→ Problem statement: Go through the following data and transcribe exactly the stretch of lines from the one holding "antenna | 4 | 10.0" to the one holding "In this exercise", both included.

── Supplied data

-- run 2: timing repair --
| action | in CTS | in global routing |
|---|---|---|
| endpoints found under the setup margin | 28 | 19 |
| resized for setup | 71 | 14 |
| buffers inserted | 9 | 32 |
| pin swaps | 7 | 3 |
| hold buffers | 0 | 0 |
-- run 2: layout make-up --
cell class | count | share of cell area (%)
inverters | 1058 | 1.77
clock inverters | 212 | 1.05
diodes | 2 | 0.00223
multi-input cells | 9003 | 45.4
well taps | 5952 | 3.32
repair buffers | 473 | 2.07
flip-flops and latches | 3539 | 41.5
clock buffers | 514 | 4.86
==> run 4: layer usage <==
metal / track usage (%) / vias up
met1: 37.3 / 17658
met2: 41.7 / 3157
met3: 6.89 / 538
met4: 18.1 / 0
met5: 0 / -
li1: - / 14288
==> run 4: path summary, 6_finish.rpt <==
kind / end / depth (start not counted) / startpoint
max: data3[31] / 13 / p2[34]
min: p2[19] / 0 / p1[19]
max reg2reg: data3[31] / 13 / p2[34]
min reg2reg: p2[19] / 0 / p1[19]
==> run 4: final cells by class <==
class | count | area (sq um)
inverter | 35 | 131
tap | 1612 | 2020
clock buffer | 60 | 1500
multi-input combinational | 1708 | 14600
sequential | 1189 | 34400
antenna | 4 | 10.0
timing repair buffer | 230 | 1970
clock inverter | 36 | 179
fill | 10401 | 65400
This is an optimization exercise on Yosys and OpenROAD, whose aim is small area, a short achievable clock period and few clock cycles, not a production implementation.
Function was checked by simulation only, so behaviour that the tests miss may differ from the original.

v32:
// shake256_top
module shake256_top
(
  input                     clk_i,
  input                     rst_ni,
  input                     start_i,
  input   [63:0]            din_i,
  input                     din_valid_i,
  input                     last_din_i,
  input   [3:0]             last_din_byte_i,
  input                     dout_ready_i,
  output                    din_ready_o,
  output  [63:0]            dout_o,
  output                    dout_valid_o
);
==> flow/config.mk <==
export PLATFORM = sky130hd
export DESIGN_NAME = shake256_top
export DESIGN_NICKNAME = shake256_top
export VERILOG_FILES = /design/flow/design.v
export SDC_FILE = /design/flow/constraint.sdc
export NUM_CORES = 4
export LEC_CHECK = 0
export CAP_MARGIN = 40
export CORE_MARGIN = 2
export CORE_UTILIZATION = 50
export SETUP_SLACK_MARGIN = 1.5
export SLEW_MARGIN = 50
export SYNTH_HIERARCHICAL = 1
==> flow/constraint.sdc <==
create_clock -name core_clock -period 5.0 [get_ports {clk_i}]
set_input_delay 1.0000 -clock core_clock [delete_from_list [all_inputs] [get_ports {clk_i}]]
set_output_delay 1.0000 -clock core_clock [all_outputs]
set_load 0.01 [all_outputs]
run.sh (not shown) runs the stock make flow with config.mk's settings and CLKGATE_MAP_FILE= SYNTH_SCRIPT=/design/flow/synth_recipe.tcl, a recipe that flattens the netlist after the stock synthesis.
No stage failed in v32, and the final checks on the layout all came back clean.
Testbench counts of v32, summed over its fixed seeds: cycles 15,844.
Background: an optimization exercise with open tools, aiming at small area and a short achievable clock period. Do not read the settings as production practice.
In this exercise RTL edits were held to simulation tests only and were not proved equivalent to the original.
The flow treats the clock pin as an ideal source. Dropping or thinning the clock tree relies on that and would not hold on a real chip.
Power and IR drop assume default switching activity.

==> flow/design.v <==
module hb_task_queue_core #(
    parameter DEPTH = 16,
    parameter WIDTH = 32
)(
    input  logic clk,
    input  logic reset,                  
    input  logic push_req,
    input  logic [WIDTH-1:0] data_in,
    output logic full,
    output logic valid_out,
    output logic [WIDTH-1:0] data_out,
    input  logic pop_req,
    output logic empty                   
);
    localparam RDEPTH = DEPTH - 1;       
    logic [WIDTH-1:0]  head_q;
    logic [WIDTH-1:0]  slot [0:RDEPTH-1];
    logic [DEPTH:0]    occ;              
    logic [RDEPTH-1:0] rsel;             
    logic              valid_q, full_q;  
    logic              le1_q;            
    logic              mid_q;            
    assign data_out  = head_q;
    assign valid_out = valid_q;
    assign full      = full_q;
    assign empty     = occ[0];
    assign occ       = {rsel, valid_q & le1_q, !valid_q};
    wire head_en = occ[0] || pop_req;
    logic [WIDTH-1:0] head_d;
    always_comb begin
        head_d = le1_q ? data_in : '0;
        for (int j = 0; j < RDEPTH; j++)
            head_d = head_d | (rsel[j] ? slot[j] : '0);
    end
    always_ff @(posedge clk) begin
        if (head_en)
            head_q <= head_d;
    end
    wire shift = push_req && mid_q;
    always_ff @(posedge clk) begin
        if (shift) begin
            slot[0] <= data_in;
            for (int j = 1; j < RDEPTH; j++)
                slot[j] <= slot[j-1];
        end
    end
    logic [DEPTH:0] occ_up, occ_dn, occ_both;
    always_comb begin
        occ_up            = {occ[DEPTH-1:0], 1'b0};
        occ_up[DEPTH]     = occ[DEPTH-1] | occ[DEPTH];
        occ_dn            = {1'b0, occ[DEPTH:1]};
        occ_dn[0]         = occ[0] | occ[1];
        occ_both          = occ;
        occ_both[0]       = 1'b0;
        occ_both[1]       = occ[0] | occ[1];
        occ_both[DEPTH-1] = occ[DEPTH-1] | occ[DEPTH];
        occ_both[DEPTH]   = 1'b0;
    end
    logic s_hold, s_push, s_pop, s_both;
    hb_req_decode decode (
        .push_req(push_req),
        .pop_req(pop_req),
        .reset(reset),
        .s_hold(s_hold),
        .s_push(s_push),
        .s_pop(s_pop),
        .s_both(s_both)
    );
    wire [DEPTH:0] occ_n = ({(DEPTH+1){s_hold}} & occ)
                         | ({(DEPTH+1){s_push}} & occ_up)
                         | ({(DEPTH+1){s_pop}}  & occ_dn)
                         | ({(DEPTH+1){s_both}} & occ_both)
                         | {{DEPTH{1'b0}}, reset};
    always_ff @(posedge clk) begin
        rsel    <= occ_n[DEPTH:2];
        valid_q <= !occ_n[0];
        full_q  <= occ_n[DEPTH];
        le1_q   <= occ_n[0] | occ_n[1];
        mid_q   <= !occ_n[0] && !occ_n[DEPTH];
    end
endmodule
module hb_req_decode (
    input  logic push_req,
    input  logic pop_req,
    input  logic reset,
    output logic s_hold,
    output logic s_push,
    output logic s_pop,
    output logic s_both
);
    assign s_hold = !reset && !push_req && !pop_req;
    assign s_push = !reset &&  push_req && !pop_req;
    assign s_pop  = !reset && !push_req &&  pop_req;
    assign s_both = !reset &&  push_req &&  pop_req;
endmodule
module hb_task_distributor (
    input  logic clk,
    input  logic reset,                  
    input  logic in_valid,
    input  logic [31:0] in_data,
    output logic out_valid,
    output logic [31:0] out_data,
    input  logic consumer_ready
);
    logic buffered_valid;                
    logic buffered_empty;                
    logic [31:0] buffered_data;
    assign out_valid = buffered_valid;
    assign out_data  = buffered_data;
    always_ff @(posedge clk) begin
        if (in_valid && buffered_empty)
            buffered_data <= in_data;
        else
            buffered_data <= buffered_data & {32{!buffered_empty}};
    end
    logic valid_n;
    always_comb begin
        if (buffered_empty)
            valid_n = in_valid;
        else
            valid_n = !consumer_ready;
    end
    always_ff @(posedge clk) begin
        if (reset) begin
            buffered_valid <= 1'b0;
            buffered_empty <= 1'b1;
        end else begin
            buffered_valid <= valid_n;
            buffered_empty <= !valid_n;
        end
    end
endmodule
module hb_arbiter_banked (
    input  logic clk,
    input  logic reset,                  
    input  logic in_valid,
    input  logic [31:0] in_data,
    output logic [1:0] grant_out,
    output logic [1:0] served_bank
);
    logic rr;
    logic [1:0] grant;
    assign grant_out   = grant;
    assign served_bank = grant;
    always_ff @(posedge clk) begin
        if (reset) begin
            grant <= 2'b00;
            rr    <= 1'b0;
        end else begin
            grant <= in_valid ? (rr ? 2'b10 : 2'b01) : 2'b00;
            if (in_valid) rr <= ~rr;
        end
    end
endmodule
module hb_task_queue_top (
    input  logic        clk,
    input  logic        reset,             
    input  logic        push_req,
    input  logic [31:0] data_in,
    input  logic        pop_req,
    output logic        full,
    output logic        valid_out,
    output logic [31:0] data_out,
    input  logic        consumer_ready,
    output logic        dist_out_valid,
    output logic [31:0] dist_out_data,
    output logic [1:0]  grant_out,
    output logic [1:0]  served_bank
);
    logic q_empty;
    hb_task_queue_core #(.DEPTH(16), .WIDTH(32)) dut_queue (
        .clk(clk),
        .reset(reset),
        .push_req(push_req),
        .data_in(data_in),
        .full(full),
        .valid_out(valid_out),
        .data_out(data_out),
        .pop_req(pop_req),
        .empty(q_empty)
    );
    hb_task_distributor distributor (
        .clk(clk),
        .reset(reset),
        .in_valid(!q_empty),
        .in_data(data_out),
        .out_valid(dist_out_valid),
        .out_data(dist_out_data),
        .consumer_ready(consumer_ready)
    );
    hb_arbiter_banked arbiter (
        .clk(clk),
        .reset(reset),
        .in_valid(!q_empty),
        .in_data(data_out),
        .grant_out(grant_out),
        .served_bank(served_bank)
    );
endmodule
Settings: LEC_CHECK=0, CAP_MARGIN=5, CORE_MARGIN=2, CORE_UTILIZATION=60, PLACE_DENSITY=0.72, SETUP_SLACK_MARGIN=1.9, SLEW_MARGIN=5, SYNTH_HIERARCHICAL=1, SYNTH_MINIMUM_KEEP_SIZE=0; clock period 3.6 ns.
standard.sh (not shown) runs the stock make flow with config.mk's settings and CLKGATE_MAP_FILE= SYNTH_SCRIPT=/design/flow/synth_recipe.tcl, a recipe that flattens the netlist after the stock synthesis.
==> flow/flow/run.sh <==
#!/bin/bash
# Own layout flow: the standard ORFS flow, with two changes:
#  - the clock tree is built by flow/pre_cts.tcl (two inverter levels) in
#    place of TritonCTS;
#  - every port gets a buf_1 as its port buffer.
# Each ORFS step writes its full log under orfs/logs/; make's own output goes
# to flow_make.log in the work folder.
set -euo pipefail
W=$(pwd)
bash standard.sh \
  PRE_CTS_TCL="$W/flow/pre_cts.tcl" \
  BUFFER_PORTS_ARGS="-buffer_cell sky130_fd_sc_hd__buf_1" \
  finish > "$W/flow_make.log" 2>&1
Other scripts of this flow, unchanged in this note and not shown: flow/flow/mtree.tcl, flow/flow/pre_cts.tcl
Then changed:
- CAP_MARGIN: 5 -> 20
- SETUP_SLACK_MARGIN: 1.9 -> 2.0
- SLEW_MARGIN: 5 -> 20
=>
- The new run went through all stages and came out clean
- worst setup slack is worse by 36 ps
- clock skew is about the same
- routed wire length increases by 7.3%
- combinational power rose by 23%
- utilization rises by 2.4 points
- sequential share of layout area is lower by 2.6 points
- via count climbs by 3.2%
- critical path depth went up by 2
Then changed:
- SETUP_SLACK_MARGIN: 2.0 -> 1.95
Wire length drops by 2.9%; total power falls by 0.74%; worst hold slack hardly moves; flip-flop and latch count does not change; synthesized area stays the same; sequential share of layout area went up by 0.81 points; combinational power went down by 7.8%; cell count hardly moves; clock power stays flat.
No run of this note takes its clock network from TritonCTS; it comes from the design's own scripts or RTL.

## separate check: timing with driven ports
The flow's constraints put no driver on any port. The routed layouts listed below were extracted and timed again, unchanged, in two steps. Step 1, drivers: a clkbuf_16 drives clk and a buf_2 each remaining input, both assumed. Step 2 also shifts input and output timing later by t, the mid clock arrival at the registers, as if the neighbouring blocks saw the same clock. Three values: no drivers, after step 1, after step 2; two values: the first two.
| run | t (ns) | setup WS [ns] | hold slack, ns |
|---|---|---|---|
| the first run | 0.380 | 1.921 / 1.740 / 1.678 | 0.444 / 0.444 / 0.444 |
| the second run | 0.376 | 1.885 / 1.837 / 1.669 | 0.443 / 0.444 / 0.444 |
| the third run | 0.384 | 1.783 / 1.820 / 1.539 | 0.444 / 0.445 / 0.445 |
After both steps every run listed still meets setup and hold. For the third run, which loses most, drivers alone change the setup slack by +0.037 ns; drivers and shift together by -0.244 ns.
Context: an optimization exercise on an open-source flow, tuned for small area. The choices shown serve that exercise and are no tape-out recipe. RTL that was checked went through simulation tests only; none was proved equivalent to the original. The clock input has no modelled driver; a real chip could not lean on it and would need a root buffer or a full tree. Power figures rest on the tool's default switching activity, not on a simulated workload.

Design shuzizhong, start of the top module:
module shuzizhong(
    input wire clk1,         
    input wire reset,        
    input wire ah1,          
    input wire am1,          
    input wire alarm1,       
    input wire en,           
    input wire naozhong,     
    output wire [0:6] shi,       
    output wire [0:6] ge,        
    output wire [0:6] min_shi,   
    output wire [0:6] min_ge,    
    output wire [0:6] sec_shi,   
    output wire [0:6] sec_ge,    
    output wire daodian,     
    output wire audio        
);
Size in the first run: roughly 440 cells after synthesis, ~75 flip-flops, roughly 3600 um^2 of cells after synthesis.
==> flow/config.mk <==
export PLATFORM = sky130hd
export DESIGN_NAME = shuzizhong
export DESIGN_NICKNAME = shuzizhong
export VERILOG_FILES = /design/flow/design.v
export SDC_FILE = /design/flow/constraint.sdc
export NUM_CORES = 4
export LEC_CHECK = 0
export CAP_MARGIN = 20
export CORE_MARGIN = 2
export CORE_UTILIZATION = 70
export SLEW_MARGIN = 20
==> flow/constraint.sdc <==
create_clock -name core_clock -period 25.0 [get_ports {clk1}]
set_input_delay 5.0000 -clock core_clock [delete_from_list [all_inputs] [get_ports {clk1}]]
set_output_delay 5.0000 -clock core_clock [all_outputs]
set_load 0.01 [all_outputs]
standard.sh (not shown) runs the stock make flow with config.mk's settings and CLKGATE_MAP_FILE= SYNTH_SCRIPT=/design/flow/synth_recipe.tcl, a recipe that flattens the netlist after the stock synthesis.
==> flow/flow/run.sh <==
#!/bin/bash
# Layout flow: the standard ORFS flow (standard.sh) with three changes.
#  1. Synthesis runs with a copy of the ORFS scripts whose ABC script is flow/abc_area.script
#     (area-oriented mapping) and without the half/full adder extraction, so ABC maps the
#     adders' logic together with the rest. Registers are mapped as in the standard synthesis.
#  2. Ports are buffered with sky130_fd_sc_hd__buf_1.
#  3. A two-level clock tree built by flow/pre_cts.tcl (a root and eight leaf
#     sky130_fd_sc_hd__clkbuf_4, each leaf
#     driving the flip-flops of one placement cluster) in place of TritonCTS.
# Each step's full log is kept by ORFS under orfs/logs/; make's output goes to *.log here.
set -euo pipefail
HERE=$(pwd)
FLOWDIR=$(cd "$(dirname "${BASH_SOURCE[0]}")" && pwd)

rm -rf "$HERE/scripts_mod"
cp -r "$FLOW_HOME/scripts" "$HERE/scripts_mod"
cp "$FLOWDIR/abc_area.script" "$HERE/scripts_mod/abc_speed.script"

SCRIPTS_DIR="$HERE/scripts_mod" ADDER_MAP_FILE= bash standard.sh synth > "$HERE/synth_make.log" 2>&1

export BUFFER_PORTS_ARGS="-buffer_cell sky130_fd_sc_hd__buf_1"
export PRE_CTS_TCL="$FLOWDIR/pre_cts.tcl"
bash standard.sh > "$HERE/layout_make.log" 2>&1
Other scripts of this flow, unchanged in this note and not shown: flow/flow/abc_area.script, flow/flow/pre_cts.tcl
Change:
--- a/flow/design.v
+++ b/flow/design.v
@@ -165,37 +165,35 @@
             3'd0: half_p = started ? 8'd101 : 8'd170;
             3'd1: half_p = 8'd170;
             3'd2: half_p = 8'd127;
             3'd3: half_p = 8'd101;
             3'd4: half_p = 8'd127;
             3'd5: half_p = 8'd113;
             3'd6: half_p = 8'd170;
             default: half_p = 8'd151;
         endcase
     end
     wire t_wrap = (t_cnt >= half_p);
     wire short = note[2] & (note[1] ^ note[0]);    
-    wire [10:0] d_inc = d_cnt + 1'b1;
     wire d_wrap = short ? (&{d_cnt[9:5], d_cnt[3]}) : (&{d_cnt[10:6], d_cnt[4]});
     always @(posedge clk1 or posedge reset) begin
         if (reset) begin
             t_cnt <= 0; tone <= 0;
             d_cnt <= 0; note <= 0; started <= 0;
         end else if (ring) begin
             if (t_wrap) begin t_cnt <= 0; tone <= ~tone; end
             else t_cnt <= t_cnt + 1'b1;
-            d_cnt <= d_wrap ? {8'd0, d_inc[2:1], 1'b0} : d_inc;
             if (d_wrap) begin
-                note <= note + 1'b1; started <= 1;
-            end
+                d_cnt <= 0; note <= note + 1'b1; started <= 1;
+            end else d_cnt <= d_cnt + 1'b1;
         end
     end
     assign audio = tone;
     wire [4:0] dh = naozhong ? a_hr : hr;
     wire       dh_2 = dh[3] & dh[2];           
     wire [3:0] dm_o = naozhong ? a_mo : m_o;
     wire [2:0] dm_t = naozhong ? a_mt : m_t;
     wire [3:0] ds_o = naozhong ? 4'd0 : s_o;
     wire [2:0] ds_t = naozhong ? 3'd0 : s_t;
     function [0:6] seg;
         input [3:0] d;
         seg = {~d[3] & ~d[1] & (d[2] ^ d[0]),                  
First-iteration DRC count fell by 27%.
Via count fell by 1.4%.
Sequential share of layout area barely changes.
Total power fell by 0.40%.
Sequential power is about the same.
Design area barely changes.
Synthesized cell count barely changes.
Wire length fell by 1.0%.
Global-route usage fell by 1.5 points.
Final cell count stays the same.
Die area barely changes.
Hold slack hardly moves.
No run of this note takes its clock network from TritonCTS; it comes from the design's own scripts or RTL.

────

→ Problem solution:
antenna | 4 | 10.0
timing repair buffer | 230 | 1970
clock inverter | 36 | 179
fill | 10401 | 65400
This is an optimization exercise on Yosys and OpenROAD, whose aim is small area, a short achievable clock period and few clock cycles, not a production implementation.
Function was checked by simulation only, so behaviour that the tests miss may differ from the original.

v32:
// shake256_top
module shake256_top
(
  input                     clk_i,
  input                     rst_ni,
  input                     start_i,
  input   [63:0]            din_i,
  input                     din_valid_i,
  input                     last_din_i,
  input   [3:0]             last_din_byte_i,
  input                     dout_ready_i,
  output                    din_ready_o,
  output  [63:0]            dout_o,
  output                    dout_valid_o
);
==> flow/config.mk <==
export PLATFORM = sky130hd
export DESIGN_NAME = shake256_top
export DESIGN_NICKNAME = shake256_top
export VERILOG_FILES = /design/flow/design.v
export SDC_FILE = /design/flow/constraint.sdc
export NUM_CORES = 4
export LEC_CHECK = 0
export CAP_MARGIN = 40
export CORE_MARGIN = 2
export CORE_UTILIZATION = 50
export SETUP_SLACK_MARGIN = 1.5
export SLEW_MARGIN = 50
export SYNTH_HIERARCHICAL = 1
==> flow/constraint.sdc <==
create_clock -name core_clock -period 5.0 [get_ports {clk_i}]
set_input_delay 1.0000 -clock core_clock [delete_from_list [all_inputs] [get_ports {clk_i}]]
set_output_delay 1.0000 -clock core_clock [all_outputs]
set_load 0.01 [all_outputs]
run.sh (not shown) runs the stock make flow with config.mk's settings and CLKGATE_MAP_FILE= SYNTH_SCRIPT=/design/flow/synth_recipe.tcl, a recipe that flattens the netlist after the stock synthesis.
No stage failed in v32, and the final checks on the layout all came back clean.
Testbench counts of v32, summed over its fixed seeds: cycles 15,844.
Background: an optimization exercise with open tools, aiming at small area and a short achievable clock period. Do not read the settings as production practice.
In this exercise RTL edits were held to simulation tests only and were not proved equivalent to the original.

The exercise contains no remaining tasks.